Using the records below, find how many lines hold the word "posedge" and reply with only that number.

BEGIN Records provided

This is an optimization exercise on Yosys and OpenROAD, whose aim is small area, a short achievable clock period and few clock cycles, not a production implementation.
Where RTL was checked, it was by simulation tests only, not by an equivalence proof against the original.

==> flow/design.v <==
module rsa_encrypt(input clk, reset_n, compute,
                   input [31:0] M, e, n,
                   output logic [31:0] C,
                   output logic encrypt_done);
  logic        busy, first, init, keep, trv, mul, yb, ec;
  logic        sa, sx, zx;    
  logic        nz;            
  logic [4:0]  i;             
  logic [3:0]  j;             
  logic [15:0] acc, X;
  function automatic [1:0] lod4(input [3:0] v);
    lod4 = v[3] ? 2'd3 : v[2] ? 2'd2 : v[1] ? 2'd1 : 2'd0;
  endfunction
  function automatic [4:0] msb32(input [31:0] v);
    logic [7:0] nz;
    logic [1:0] hi;
    logic [1:0] lo;
    logic [3:0] q;
    for (int k = 0; k < 8; k++) nz[k] = |v[4*k +: 4];
    hi = lod4({|nz[7:6], |nz[5:4], |nz[3:2], |nz[1:0]});
    lo = nz[2*hi+1] ? 2'd1 : 2'd0;
    q = v[4*(2*hi+lo) +: 4];
    msb32 = {hi, lo[0], lod4(q)};
  endfunction
  function automatic [3:0] msb16(input [15:0] v);
    logic [3:0] nz;
    logic [1:0] hi;
    for (int k = 0; k < 4; k++) nz[k] = |v[4*k +: 4];
    hi = lod4(nz);
    msb16 = {hi, lod4(v[4*hi +: 4])};
  endfunction
  function automatic below16(input [15:0] v);
    below16 = 1'b0;
    for (int k = 0; k < 15; k++) if (v[k+1]) below16 = v[k];
  endfunction
  wire [15:0] nb = nz ? n[15:0] : 16'd0;
  wire [18:0] xa = zx ? 19'd0 : {2'b0, acc, 1'b0};
  wire [18:0] xb = {3'b0, ({16{sa}} & acc) | ({16{sx}} & X)};
  wire [18:0] z1 = ~{3'b0, nb};
  wire [18:0] z2 = ~{2'b0, nb, 1'b0};
  wire [18:0] s1 = xa ^ xb ^ z1;
  wire [18:0] c1 = {(xa[17:0] & xb[17:0]) | (xa[17:0] & z1[17:0]) | (xb[17:0] & z1[17:0]), 1'b1};
  wire [18:0] s2 = xa ^ xb ^ z2;
  wire [18:0] c2 = {(xa[17:0] & xb[17:0]) | (xa[17:0] & z2[17:0]) | (xb[17:0] & z2[17:0]), 1'b1};
  wire [18:0] t0 = xa + xb;
  wire [18:0] t1 = s1 + c1;    
  wire [18:0] t2 = s2 + c2;    
  wire [15:0] acc_n = !t2[18] ? t2[15:0] : (!t1[18] ? t1[15:0] : t0[15:0]);
  wire [15:0] Y   = mul ? M[15:0] : X;    
  wire y01  = acc[15:1] == 15'd0;         
  wire bm   = below16(M[15:0]);           
  wire [3:0] jm = msb16({1'b0, M[15:1]});  
  wire fin  = (!first || mul) && j == 4'd0;
  wire more = !mul && ec;                 
  wire adv  = fin && !more;               
  wire triv = (e[31:1] == 31'd0) || (M[15:1] == 15'd0);    
  logic busy_n, done_n, first_n, init_n, keep_n, mul_n, yb_n;
  logic [3:0] j_n;
  logic [4:0] i_n;
  always_comb begin
    busy_n = busy; done_n = encrypt_done;
    first_n = first; init_n = init; keep_n = keep; mul_n = mul;
    yb_n = yb; j_n = j; i_n = i;
    if (busy) begin
      if ((first && init && trv) || (adv && i == 5'd0)) begin
        busy_n = 1'b0;
        done_n = 1'b1;
      end
      if (first) begin
        first_n = 1'b0;
        init_n = 1'b0;
        if (!mul && !init) begin
          keep_n = y01;
          j_n = y01 ? 4'd0 : msb16({1'b0, acc[15:1]});
          yb_n = below16(acc);
        end    
      end
      if (!first || mul) begin    
        j_n = j - 4'd1;
        yb_n = Y[j - 4'd1];
        keep_n = 1'b0;
      end
      if (fin) begin
        first_n = 1'b1;
        mul_n = more;
        j_n = jm;                 
        if (adv) i_n = i - 5'd1;
      end
    end else begin
      if (encrypt_done) begin
        if (!compute) done_n = 1'b0;
      end else if (compute) busy_n = 1'b1;
      first_n = 1'b1;
      init_n = 1'b1;
      keep_n = 1'b0;
      mul_n = 1'b0;
      i_n = msb32({1'b0, e[31:1]});
      j_n = jm;
      yb_n = bm;
    end
  end
  always_ff @(posedge clk, negedge reset_n) begin
    if (!reset_n) begin
      busy <= 1'b0;
      encrypt_done <= 1'b0;
    end else begin
      busy <= busy_n;
      encrypt_done <= done_n;
    end
  end
  wire sq1 = busy_n && first_n && !mul_n;    
  wire mu1 = busy_n && first_n && mul_n;     
  wire stp = busy_n && !first_n && !keep_n;  
  always_ff @(posedge clk) begin
    acc <= acc_n;
    ec <= e[i];
    first <= first_n; init <= init_n; keep <= keep_n; mul <= mul_n;
    yb <= yb_n; j <= j_n; i <= i_n;
    sa <= (sq1 && !init_n) || (mu1 && bm) || keep_n || !busy_n;
    sx <= (sq1 && init_n) || (stp && yb_n);
    zx <= sq1 || keep_n || !busy_n;
    nz <= stp || mu1;
    if (busy && first && !init) X <= acc;
    if (!busy) begin
      X <= M[15:0];
      trv <= triv;
    end
  end
  assign C = {16'd0, acc};
endmodule
clock: 5.0 ns
lec_check: 0
cap_margin: 20
core_margin: 2
core_utilization: 40
cts_buf_list: sky130_fd_sc_hd__clkbuf_8
place_density: 0.6
setup_slack_margin: 1.5
slew_margin: 20
standard.sh (not shown) runs the stock make flow with config.mk's settings and CLKGATE_MAP_FILE= SYNTH_SCRIPT=/design/flow/synth_recipe.tcl, a recipe that flattens the netlist after the stock synthesis.
==> flow/flow/run.sh <==
#!/bin/bash
# The standard layout, with the port buffers made from the smallest buffer
# cell instead of the delay cell buffer_ports picks by default.
set -euo pipefail
export BUFFER_PORTS_ARGS="-buffer_cell sky130_fd_sc_hd__buf_1"
bash standard.sh > standard_flow.log 2>&1
Then changed:
--- a/flow/design.v
+++ b/flow/design.v
@@ -6,35 +6,27 @@
   logic        sa, sx, zx;    
   logic        nz;            
   logic [4:0]  i;             
   logic [3:0]  j;             
-  logic [15:0] acc, X;
-  function automatic [1:0] lod4(input [3:0] v);
-    lod4 = v[3] ? 2'd3 : v[2] ? 2'd2 : v[1] ? 2'd1 : 2'd0;
-  endfunction
+  logic [15:0] acc, X, nr;
   function automatic [4:0] msb32(input [31:0] v);
-    logic [7:0] nz;
-    logic [1:0] hi;
-    logic [1:0] lo;
-    logic [3:0] q;
-    for (int k = 0; k < 8; k++) nz[k] = |v[4*k +: 4];
-    hi = lod4({|nz[7:6], |nz[5:4], |nz[3:2], |nz[1:0]});
-    lo = nz[2*hi+1] ? 2'd1 : 2'd0;
-    q = v[4*(2*hi+lo) +: 4];
-    msb32 = {hi, lo[0], lod4(q)};
+    msb32 = 5'd0;
+    for (int k = 1; k < 32; k++) if (v[k]) msb32 = k[4:0];
   endfunction
   function automatic [3:0] msb16(input [15:0] v);
-    logic [3:0] nz;
-    logic [1:0] hi;
-    for (int k = 0; k < 4; k++) nz[k] = |v[4*k +: 4];
-    hi = lod4(nz);
-    msb16 = {hi, lod4(v[4*hi +: 4])};
+    msb16 = 4'd0;
+    for (int k = 1; k < 16; k++) if (v[k]) msb16 = k[3:0];
   endfunction
   function automatic below16(input [15:0] v);
     below16 = 1'b0;
     for (int k = 0; k < 15; k++) if (v[k+1]) below16 = v[k];
   endfunction
-  wire [15:0] nb = nz ? n[15:0] : 16'd0;
+  function automatic below2_16(input [15:0] v);
+    below2_16 = 1'b0;
+    for (int k = 0; k < 14; k++) if (v[k+2]) below2_16 = v[k];
+  endfunction
+  always_ff @(posedge clk) nr <= n[15:0];
+  wire [15:0] nb = nz ? nr : 16'd0;
   wire [18:0] xa = zx ? 19'd0 : {2'b0, acc, 1'b0};
   wire [18:0] xb = {3'b0, ({16{sa}} & acc) | ({16{sx}} & X)};
   wire [18:0] z1 = ~{3'b0, nb};
   wire [18:0] z2 = ~{2'b0, nb, 1'b0};
@@ -45,13 +37,14 @@
   wire [18:0] t0 = xa + xb;
   wire [18:0] t1 = s1 + c1;    
   wire [18:0] t2 = s2 + c2;    
   wire [15:0] acc_n = !t2[18] ? t2[15:0] : (!t1[18] ? t1[15:0] : t0[15:0]);
+  wire [15:0] Xf  = init ? X : acc;       
   wire [15:0] Y   = mul ? M[15:0] : X;    
-  wire y01  = acc[15:1] == 15'd0;         
+  wire y01  = Xf[15:1] == 15'd0;          
+  wire m2   = M[15:2] == 14'd0;           
   wire bm   = below16(M[15:0]);           
-  wire [3:0] jm = msb16({1'b0, M[15:1]});  
-  wire fin  = (!first || mul) && j == 4'd0;
+  wire fin  = first ? (mul && m2) : (j == 4'd0);
   wire more = !mul && ec;                 
   wire adv  = fin && !more;               
   wire triv = (e[31:1] == 31'd0) || (M[15:1] == 15'd0);    
   logic busy_n, done_n, first_n, init_n, keep_n, mul_n, yb_n;
@@ -68,23 +61,25 @@
       end
       if (first) begin
         first_n = 1'b0;
         init_n = 1'b0;
-        if (!mul && !init) begin
+        if (mul) begin
+          keep_n = 1'b0;
+          j_n = msb16({2'b0, M[15:2]});
+          yb_n = below2_16(M[15:0]);
+        end else begin
           keep_n = y01;
-          j_n = y01 ? 4'd0 : msb16({1'b0, acc[15:1]});
-          yb_n = below16(acc);
-        end    
-      end
-      if (!first || mul) begin    
+          j_n = y01 ? 4'd0 : msb16({1'b0, Xf[15:1]});
+          yb_n = below16(Xf);
+        end
+      end else begin
         j_n = j - 4'd1;
         yb_n = Y[j - 4'd1];
         keep_n = 1'b0;
       end
       if (fin) begin
         first_n = 1'b1;
         mul_n = more;
-        j_n = jm;                 
         if (adv) i_n = i - 5'd1;
       end
     end else begin
       if (encrypt_done) begin
@@ -94,10 +89,8 @@
       init_n = 1'b1;
       keep_n = 1'b0;
       mul_n = 1'b0;
       i_n = msb32({1'b0, e[31:1]});
-      j_n = jm;
-      yb_n = bm;
     end
   end
   always_ff @(posedge clk, negedge reset_n) begin
     if (!reset_n) begin
- via count climbs by 11%
- clock-buffer cell count goes up by 4
- synthesized area is higher by 11%
- global-route usage fell by 0.36 points
- non-clock buffer count stays the same
- die area goes up by 11%
Testbench counts after the change, summed over its fixed seeds: cycles 5,140.
For the first run of this note, only the layout was checked, not whether the RTL still works.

END Records provided

# Exercise output
4